──────── Extracted data

File: src/rtl/sdram_pro_mport_arb.sv
// Multi-channel round-robin burst scheduler in front of a single-port SDRAM controller.
// Grants one write or read burst at a time and keeps per-channel wrapping address pointers.
module sdram_pro_mport_arb #(
  parameter int unsigned NUM_CH        = 2,
  parameter int unsigned ADDR_W        = 23,
  parameter int unsigned LEN_W         = 8,
  parameter int unsigned CNT_W         = 10,
  parameter int unsigned RD_FIFO_DEPTH = 512
) (
  input  logic                     sys_clk,
  input  logic                     sys_rst,
  input  logic                     init_end,
  input  logic [NUM_CH-1:0]        ch_wr_en,
  input  logic [NUM_CH-1:0]        ch_rd_en,
  input  logic [NUM_CH*ADDR_W-1:0] ch_wr_b_addr,
  input  logic [NUM_CH*ADDR_W-1:0] ch_wr_e_addr,
  input  logic [NUM_CH*ADDR_W-1:0] ch_rd_b_addr,
  input  logic [NUM_CH*ADDR_W-1:0] ch_rd_e_addr,
  input  logic [NUM_CH*LEN_W-1:0]  ch_wr_burst_len,
  input  logic [NUM_CH*LEN_W-1:0]  ch_rd_burst_len,
  input  logic [NUM_CH*CNT_W-1:0]  ch_wr_fifo_num,
  input  logic [NUM_CH*CNT_W-1:0]  ch_rd_fifo_num,
  input  logic [NUM_CH-1:0]        ch_addr_rst,
  output logic                     sdram_wr_req,
  output logic [ADDR_W-1:0]        sdram_wr_addr,
  output logic [LEN_W-1:0]         sdram_wr_len,
  input  logic                     sdram_wr_ack,
  input  logic                     sdram_wr_end,
  output logic                     sdram_rd_req,
  output logic [ADDR_W-1:0]        sdram_rd_addr,
  output logic [LEN_W-1:0]         sdram_rd_len,
  input  logic                     sdram_rd_ack,
  input  logic                     sdram_rd_end,
  output logic [NUM_CH-1:0]        gnt_onehot,
  output logic                     gnt_is_wr,
  output logic                     busy
);

  localparam int unsigned NumSlots = 2 * NUM_CH;
  localparam int unsigned SlotW    = $clog2(NumSlots);
  localparam int unsigned ChW      = (NUM_CH > 1) ? $clog2(NUM_CH) : 1;
  localparam int unsigned CmpW     = (CNT_W + 1 > LEN_W) ? CNT_W + 1 : LEN_W;
  localparam logic [CNT_W:0]  RdDepth = (CNT_W + 1)'(RD_FIFO_DEPTH);
  localparam logic [ADDR_W:0] AddrOne = (ADDR_W + 1)'(1);

  typedef enum logic [2:0] {StIdle, StWrReq, StWrWait, StRdReq, StRdWait} state_e;

  state_e             state_q;
  logic [SlotW-1:0]   rr_q;
  logic [ChW-1:0]     gnt_ch_q;
  logic [ADDR_W-1:0]  cur_q, b_q, e_q;
  logic [LEN_W-1:0]   len_q;
  logic               rst_pend_q;
  logic [NUM_CH-1:0]  wr_loaded_q, rd_loaded_q, wr_loaded_d, rd_loaded_d;
  logic [ADDR_W-1:0]  wr_ptr_q [NUM_CH];
  logic [ADDR_W-1:0]  rd_ptr_q [NUM_CH];

  logic [ADDR_W-1:0]  wr_b [NUM_CH];
  logic [ADDR_W-1:0]  wr_e [NUM_CH];
  logic [ADDR_W-1:0]  rd_b [NUM_CH];
  logic [ADDR_W-1:0]  rd_e [NUM_CH];
  logic [ADDR_W-1:0]  wr_eff [NUM_CH];
  logic [ADDR_W-1:0]  rd_eff [NUM_CH];
  logic [LEN_W-1:0]   wr_len [NUM_CH];
  logic [LEN_W-1:0]   rd_len [NUM_CH];
  logic [NumSlots-1:0] slot_elig;

  for (genvar k = 0; k < NUM_CH; k++) begin : g_ch
    logic [CNT_W:0] rd_used;
    logic [CNT_W:0] rd_space;

    assign wr_b[k]   = ch_wr_b_addr[k*ADDR_W +: ADDR_W];
    assign wr_e[k]   = ch_wr_e_addr[k*ADDR_W +: ADDR_W];
    assign rd_b[k]   = ch_rd_b_addr[k*ADDR_W +: ADDR_W];
    assign rd_e[k]   = ch_rd_e_addr[k*ADDR_W +: ADDR_W];
    assign wr_len[k] = ch_wr_burst_len[k*LEN_W +: LEN_W];
    assign rd_len[k] = ch_rd_burst_len[k*LEN_W +: LEN_W];

    // Free space in the read FIFO, saturating at zero if the fill level is out of range.
    assign rd_used  = {1'b0, ch_rd_fifo_num[k*CNT_W +: CNT_W]};
    assign rd_space = (rd_used > RdDepth) ? '0 : RdDepth - rd_used;

    assign slot_elig[2*k] = init_end & ch_wr_en[k] & (wr_len[k] != '0) &
                            (CmpW'(ch_wr_fifo_num[k*CNT_W +: CNT_W]) >= CmpW'(wr_len[k]));
    assign slot_elig[2*k+1] = init_end & ch_rd_en[k] & (rd_len[k] != '0) &
                              (CmpW'(rd_space) >= CmpW'(rd_len[k]));

    // A reload pulse in the grant cycle itself already forces the begin address.
    assign wr_eff[k] = (wr_loaded_q[k] & ~ch_addr_rst[k]) ? wr_ptr_q[k] : wr_b[k];
    assign rd_eff[k] = (rd_loaded_q[k] & ~ch_addr_rst[k]) ? rd_ptr_q[k] : rd_b[k];
  end

  logic              grant_found;
  logic [SlotW-1:0]  sel, idx, rr_nxt;
  int unsigned       idx_sum;

  always_comb begin
    grant_found = 1'b0;
    sel         = '0;
    idx         = '0;
    idx_sum     = 0;
    for (int unsigned i = 0; i < NumSlots; i++) begin
      idx_sum = 32'(rr_q) + i;
      if (idx_sum >= NumSlots) idx_sum = idx_sum - NumSlots;
      idx = SlotW'(idx_sum);
      if (!grant_found && slot_elig[idx]) begin
        grant_found = 1'b1;
        sel         = idx;
      end
    end
  end

  logic              sel_wr;
  logic [ChW-1:0]    sel_ch;
  logic [ADDR_W-1:0] sel_addr, sel_b, sel_e;
  logic [LEN_W-1:0]  sel_len;

  assign sel_wr   = ~sel[0];
  assign sel_ch   = ChW'(sel >> 1);
  assign sel_addr = sel_wr ? wr_eff[sel_ch] : rd_eff[sel_ch];
  assign sel_b    = sel_wr ? wr_b[sel_ch]   : rd_b[sel_ch];
  assign sel_e    = sel_wr ? wr_e[sel_ch]   : rd_e[sel_ch];
  assign sel_len  = sel_wr ? wr_len[sel_ch] : rd_len[sel_ch];
  assign rr_nxt   = (sel == SlotW'(NumSlots - 1)) ? '0 : sel + SlotW'(1);

  // Next pointer; falls back to the begin address if the following burst would overrun.
  logic [ADDR_W:0]   nxt_sum, nxt_last, b_last, e_ext;
  logic [ADDR_W-1:0] upd_ptr;

  always_comb begin
    e_ext    = {1'b0, e_q};
    nxt_sum  = {1'b0, cur_q} + (ADDR_W + 1)'(len_q);
    nxt_last = nxt_sum + (ADDR_W + 1)'(len_q) - AddrOne;
    b_last   = {1'b0, b_q} + (ADDR_W + 1)'(len_q) - AddrOne;
    upd_ptr  = ((b_last > e_ext) || (nxt_last > e_ext)) ? b_q : nxt_sum[ADDR_W-1:0];
  end

  logic burst_done, rst_hit, gnt_rst_now;
  logic [NUM_CH-1:0] clr_now;

  assign busy        = (state_q != StIdle);
  assign gnt_rst_now = busy & |(ch_addr_rst & gnt_onehot);
  assign rst_hit     = rst_pend_q | gnt_rst_now;
  assign clr_now     = busy ? (ch_addr_rst & ~gnt_onehot) : ch_addr_rst;
  assign burst_done  = ((state_q == StWrReq)  & sdram_wr_ack & sdram_wr_end) |
                       ((state_q == StWrWait) & sdram_wr_end) |
                       ((state_q == StRdReq)  & sdram_rd_ack & sdram_rd_end) |
                       ((state_q == StRdWait) & sdram_rd_end);

  always_comb begin
    wr_loaded_d = wr_loaded_q & ~clr_now;
    rd_loaded_d = rd_loaded_q & ~clr_now;
    if (burst_done) begin
      if (rst_hit) begin
        wr_loaded_d = wr_loaded_d & ~gnt_onehot;
        rd_loaded_d = rd_loaded_d & ~gnt_onehot;
      end else if (gnt_is_wr) begin
        wr_loaded_d = wr_loaded_d | gnt_onehot;
      end else begin
        rd_loaded_d = rd_loaded_d | gnt_onehot;
      end
    end
  end

  always_ff @(posedge sys_clk or posedge sys_rst) begin
    if (sys_rst) begin
      state_q       <= StIdle;
      rr_q          <= '0;
      gnt_ch_q      <= '0;
      gnt_onehot    <= '0;
      gnt_is_wr     <= 1'b0;
      cur_q         <= '0;
      b_q           <= '0;
      e_q           <= '0;
      len_q         <= '0;
      rst_pend_q    <= 1'b0;
      wr_loaded_q   <= '0;
      rd_loaded_q   <= '0;
      wr_ptr_q      <= '{default: '0};
      rd_ptr_q      <= '{default: '0};
      sdram_wr_req  <= 1'b0;
      sdram_wr_addr <= '0;
      sdram_wr_len  <= '0;
      sdram_rd_req  <= 1'b0;
      sdram_rd_addr <= '0;
      sdram_rd_len  <= '0;
    end else begin
      wr_loaded_q <= wr_loaded_d;
      rd_loaded_q <= rd_loaded_d;

      if (burst_done) begin
        if (!rst_hit) begin
          if (gnt_is_wr) wr_ptr_q[gnt_ch_q] <= upd_ptr;
          else           rd_ptr_q[gnt_ch_q] <= upd_ptr;
        end
        rst_pend_q <= 1'b0;
      end else if (gnt_rst_now) begin
        rst_pend_q <= 1'b1;
      end

      unique case (state_q)
        StIdle: begin
          if (grant_found) begin
            state_q    <= sel_wr ? StWrReq : StRdReq;
            rr_q       <= rr_nxt;
            gnt_ch_q   <= sel_ch;
            gnt_onehot <= NUM_CH'(1) << sel_ch;
            gnt_is_wr  <= sel_wr;
            cur_q      <= sel_addr;
            b_q        <= sel_b;
            e_q        <= sel_e;
            len_q      <= sel_len;
            if (sel_wr) begin
              sdram_wr_req  <= 1'b1;
              sdram_wr_addr <= sel_addr;
              sdram_wr_len  <= sel_len;
            end else begin
              sdram_rd_req  <= 1'b1;
              sdram_rd_addr <= sel_addr;
              sdram_rd_len  <= sel_len;
            end
          end
        end
        StWrReq: begin
          if (sdram_wr_ack) begin
            sdram_wr_req <= 1'b0;
            if (sdram_wr_end) begin
              state_q    <= StIdle;
              gnt_onehot <= '0;
              gnt_is_wr  <= 1'b0;
            end else begin
              state_q <= StWrWait;
            end
          end
        end
        StWrWait: begin
          if (sdram_wr_end) begin
            state_q    <= StIdle;
            gnt_onehot <= '0;
            gnt_is_wr  <= 1'b0;
          end
        end
        StRdReq: begin
          if (sdram_rd_ack) begin
            sdram_rd_req <= 1'b0;
            if (sdram_rd_end) begin
              state_q    <= StIdle;
              gnt_onehot <= '0;
              gnt_is_wr  <= 1'b0;
            end else begin
              state_q <= StRdWait;
            end
          end
        end
        StRdWait: begin
          if (sdram_rd_end) begin
            state_q    <= StIdle;
            gnt_onehot <= '0;
            gnt_is_wr  <= 1'b0;
          end
        end
        default: state_q <= StIdle;
      endcase
    end
  end

endmodule
[config.mk]
export PLATFORM = sky130hd
export DESIGN_NAME = alu_op_fifo
export DESIGN_NICKNAME = d
export VERILOG_FILES = /design/src/rtl/alu_op_fifo.sv
export SDC_FILE = /design/constraint.sdc
export NUM_CORES = 1
export LEC_CHECK = 0
export BUFFER_PORTS_ARGS = -buffer_cell sky130_fd_sc_hd__buf_2
export CORE_MARGIN = 10
export CORE_UTILIZATION = 40
export DETAILED_ROUTE_END_ITERATION = 8
export MAX_ROUTING_LAYER = met4
export PLACE_DENSITY = 0.66
export SETUP_SLACK_MARGIN = 0.3
export SYNTH_ARGS = -nofsm -noshare
export SYNTH_HDL_FRONTEND = slang
export SYNTH_SLANG_ARGS = --single-unit
[constraint.sdc]
create_clock -name clk -period 2.7 [get_ports clk]
set_input_delay 0.135 -clock clk [delete_from_list [all_inputs] [get_ports clk]]
set_output_delay 0.135 -clock clk [all_outputs]
set_load 0.02 [all_outputs]
--- config.mk ---
export PLATFORM = sky130hd
export DESIGN_NAME = err_metric_acc
export DESIGN_NICKNAME = d
export VERILOG_FILES = /design/src/rtl/err_metric_pkg.sv /design/src/rtl/err_diff_stage.sv /design/src/rtl/err_metric_acc.sv
export SDC_FILE = /design/constraint.sdc
export NUM_CORES = 1
export LEC_CHECK = 0
export ABC_AREA = 1
export CAP_MARGIN = 20
export CELL_PAD_IN_SITES_DETAIL_PLACEMENT = 0
export CELL_PAD_IN_SITES_GLOBAL_PLACEMENT = 1
export CORE_MARGIN = 2
export CORE_UTILIZATION = 51
export DETAILED_ROUTE_END_ITERATION = 10
export DONT_BUFFER_PORTS = 1
export PLACE_DENSITY_LB_ADDON = 0.08
export SLEW_MARGIN = 40
export SYNTH_ARGS = -nofsm -noshare
export SYNTH_HDL_FRONTEND = slang
export SYNTH_SLANG_ARGS = --single-unit
--- constraint.sdc ---
create_clock -name clk -period 6.1 [get_ports clk]
set_input_delay 0.61 -clock clk [delete_from_list [all_inputs] [get_ports clk]]
set_output_delay 0.61 -clock clk [all_outputs]
set_load 0.1 [all_outputs]
--- src/rtl/err_metric_pkg.sv ---
// rtl/err_metric_pkg.sv - shared state encoding and default sizing for the error-metric accumulator
package err_metric_pkg;

    localparam int DEF_W         = 16;
    localparam int DEF_N_SAMPLES = 10000;
    localparam int DEF_CW        = 16;

    typedef enum logic [1:0] {
        ST_IDLE  = 2'd0,
        ST_RUN   = 2'd1,
        ST_DRAIN = 2'd2,
        ST_DONE  = 2'd3
    } state_e;

endpackage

────────────────

> [Work to be completed] Copy every line of the listing that includes the string "StIdle".

> [Task output]
  typedef enum logic [2:0] {StIdle, StWrReq, StWrWait, StRdReq, StRdWait} state_e;
  assign busy        = (state_q != StIdle);
      state_q       <= StIdle;
        StIdle: begin
              state_q    <= StIdle;
            state_q    <= StIdle;
              state_q    <= StIdle;
            state_q    <= StIdle;
        default: state_q <= StIdle;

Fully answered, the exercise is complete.